# [Brief]
In which lines of the data does the string "interlace" appear? Copy every one.

[Stored data entries]
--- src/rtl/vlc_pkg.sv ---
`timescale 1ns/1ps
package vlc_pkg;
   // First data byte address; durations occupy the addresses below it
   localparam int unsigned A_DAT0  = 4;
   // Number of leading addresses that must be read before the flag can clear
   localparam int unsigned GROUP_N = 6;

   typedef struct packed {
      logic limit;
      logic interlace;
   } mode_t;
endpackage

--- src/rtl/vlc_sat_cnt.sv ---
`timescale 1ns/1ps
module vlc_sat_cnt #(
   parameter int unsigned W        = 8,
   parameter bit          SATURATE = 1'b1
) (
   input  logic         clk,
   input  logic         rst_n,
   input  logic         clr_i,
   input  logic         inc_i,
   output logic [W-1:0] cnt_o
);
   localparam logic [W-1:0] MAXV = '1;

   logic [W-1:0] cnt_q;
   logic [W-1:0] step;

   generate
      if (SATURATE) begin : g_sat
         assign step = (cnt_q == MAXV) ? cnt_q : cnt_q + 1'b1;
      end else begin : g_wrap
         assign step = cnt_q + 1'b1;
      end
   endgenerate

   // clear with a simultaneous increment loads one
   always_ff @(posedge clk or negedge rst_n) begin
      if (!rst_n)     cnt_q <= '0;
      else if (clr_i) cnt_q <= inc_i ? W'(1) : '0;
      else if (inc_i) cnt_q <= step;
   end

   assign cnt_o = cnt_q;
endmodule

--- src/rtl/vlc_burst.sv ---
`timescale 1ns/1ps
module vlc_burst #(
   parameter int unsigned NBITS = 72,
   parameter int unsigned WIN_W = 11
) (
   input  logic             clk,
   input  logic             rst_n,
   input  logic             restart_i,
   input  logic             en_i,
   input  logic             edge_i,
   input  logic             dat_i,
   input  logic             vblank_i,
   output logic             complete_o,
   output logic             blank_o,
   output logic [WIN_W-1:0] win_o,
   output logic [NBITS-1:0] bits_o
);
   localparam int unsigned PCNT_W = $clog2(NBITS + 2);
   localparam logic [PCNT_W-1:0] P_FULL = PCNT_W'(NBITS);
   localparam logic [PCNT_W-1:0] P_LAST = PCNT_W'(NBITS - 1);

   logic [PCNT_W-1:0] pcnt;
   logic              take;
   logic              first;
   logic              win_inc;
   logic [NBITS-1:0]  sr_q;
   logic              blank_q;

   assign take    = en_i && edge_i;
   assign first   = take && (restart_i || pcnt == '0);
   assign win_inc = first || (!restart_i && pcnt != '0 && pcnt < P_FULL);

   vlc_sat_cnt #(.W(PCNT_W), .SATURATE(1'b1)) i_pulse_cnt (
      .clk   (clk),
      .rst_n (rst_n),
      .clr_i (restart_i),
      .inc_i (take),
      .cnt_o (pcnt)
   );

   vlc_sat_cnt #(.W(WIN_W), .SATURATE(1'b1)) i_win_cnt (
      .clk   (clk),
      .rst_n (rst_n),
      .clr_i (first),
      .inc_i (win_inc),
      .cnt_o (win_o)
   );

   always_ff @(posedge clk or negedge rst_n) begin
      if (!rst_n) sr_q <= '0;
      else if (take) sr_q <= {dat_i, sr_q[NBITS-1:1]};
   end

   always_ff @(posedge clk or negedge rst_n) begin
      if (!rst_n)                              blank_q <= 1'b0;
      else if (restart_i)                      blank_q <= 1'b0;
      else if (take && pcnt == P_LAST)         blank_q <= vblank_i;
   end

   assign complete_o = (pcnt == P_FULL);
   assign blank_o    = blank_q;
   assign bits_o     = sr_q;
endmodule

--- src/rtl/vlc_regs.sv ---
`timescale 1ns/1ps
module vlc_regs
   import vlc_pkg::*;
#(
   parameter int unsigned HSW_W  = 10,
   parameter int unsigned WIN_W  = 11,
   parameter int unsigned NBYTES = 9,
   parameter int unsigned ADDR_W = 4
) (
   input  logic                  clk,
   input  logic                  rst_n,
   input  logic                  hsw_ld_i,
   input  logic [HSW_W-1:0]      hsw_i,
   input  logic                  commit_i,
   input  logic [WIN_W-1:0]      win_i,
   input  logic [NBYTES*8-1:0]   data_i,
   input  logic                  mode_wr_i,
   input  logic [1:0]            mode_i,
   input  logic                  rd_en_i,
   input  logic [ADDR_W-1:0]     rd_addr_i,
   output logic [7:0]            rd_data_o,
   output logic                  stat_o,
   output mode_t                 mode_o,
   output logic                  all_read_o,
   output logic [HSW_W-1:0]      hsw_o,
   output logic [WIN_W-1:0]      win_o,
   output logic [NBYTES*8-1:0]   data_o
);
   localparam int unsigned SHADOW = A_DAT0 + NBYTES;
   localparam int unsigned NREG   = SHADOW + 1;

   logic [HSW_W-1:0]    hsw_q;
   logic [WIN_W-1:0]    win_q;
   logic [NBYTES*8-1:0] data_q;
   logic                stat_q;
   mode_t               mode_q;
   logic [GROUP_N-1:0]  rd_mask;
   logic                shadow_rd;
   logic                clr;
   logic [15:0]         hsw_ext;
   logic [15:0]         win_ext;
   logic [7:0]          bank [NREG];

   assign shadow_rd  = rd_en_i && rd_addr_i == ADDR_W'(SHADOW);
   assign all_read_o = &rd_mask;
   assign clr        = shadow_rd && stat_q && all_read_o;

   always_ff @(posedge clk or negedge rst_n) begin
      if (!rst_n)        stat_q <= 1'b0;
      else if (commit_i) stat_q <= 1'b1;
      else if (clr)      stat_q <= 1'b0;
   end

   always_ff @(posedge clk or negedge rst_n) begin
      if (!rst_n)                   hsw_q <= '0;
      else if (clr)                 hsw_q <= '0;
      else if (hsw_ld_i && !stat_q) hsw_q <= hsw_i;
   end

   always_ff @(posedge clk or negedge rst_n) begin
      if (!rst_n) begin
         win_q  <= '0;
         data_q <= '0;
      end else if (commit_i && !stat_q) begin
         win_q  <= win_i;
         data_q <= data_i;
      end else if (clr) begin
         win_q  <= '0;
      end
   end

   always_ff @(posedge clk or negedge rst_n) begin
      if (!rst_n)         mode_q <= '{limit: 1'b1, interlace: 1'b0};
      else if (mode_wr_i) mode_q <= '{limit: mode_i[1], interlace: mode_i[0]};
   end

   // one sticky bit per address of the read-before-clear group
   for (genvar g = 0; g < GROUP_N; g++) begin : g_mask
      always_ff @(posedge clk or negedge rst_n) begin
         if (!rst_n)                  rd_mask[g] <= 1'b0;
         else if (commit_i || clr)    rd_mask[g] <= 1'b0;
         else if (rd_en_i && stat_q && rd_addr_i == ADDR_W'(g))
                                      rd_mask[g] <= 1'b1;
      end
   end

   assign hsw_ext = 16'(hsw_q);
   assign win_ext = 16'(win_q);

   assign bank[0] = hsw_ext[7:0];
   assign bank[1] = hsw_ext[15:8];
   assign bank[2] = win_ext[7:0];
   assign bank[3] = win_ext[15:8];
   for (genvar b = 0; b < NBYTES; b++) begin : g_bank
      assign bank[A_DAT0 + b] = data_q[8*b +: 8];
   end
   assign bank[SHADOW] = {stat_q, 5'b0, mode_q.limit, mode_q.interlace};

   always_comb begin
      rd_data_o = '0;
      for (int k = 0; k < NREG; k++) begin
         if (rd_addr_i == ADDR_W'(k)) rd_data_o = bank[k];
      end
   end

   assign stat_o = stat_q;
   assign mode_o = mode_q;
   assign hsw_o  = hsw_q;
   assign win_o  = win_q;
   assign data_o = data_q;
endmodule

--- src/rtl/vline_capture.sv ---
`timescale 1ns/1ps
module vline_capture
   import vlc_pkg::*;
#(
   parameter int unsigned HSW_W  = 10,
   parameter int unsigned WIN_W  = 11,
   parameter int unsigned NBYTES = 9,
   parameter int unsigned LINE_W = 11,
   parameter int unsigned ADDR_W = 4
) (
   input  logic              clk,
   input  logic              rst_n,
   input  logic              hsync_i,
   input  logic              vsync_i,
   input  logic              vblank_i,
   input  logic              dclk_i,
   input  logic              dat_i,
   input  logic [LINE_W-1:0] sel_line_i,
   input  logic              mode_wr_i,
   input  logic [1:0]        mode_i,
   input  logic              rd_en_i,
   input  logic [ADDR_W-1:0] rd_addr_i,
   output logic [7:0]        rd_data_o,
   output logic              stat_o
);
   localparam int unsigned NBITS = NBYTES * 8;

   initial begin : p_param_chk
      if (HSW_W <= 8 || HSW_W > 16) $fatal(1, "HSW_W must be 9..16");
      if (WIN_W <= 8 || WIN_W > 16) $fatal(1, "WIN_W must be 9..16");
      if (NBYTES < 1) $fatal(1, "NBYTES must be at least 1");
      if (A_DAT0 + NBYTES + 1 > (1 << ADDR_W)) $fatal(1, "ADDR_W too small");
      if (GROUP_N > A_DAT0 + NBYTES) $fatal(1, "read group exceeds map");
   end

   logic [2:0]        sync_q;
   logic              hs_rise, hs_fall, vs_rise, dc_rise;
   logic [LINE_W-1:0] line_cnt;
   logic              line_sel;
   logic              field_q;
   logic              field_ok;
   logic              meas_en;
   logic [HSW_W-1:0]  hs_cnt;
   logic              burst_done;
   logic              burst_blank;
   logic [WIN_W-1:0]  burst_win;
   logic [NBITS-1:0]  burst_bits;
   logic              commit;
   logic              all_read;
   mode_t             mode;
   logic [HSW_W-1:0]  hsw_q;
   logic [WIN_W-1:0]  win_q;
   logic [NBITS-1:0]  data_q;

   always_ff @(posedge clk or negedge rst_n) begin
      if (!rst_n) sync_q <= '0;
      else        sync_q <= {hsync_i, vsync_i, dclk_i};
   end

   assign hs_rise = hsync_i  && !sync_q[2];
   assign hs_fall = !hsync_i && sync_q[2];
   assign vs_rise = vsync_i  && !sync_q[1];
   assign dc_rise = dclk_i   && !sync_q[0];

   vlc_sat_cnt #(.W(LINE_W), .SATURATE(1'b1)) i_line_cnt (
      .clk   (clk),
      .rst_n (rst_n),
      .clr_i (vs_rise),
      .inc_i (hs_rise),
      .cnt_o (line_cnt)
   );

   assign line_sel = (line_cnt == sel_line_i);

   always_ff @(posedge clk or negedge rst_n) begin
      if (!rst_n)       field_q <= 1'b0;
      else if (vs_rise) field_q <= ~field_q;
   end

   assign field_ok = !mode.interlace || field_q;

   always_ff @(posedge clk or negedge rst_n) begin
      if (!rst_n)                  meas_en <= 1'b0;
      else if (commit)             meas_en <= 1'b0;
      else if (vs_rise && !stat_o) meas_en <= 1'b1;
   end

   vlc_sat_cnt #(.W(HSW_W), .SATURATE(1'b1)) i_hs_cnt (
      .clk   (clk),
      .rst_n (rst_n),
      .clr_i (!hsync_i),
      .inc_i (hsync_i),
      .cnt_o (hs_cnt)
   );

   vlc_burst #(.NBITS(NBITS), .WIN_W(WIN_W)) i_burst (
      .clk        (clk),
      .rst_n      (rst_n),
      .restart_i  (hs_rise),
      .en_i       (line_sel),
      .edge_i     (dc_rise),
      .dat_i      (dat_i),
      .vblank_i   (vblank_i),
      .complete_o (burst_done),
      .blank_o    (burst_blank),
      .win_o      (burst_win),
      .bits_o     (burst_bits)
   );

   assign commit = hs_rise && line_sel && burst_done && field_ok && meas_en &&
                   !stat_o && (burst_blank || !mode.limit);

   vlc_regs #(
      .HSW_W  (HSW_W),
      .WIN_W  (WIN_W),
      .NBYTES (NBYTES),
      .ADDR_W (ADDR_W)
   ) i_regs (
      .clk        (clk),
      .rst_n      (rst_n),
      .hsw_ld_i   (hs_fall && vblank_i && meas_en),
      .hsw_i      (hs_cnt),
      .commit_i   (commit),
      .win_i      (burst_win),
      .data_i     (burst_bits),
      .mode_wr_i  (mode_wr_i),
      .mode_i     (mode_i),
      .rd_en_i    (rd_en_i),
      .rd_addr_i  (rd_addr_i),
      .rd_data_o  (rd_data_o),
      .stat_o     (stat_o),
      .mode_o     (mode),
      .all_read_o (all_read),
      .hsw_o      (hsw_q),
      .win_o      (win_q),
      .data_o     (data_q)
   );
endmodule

# [Response to the task]
      logic interlace;
      if (!rst_n)         mode_q <= '{limit: 1'b1, interlace: 1'b0};
      else if (mode_wr_i) mode_q <= '{limit: mode_i[1], interlace: mode_i[0]};
   assign bank[SHADOW] = {stat_q, 5'b0, mode_q.limit, mode_q.interlace};
   assign field_ok = !mode.interlace || field_q;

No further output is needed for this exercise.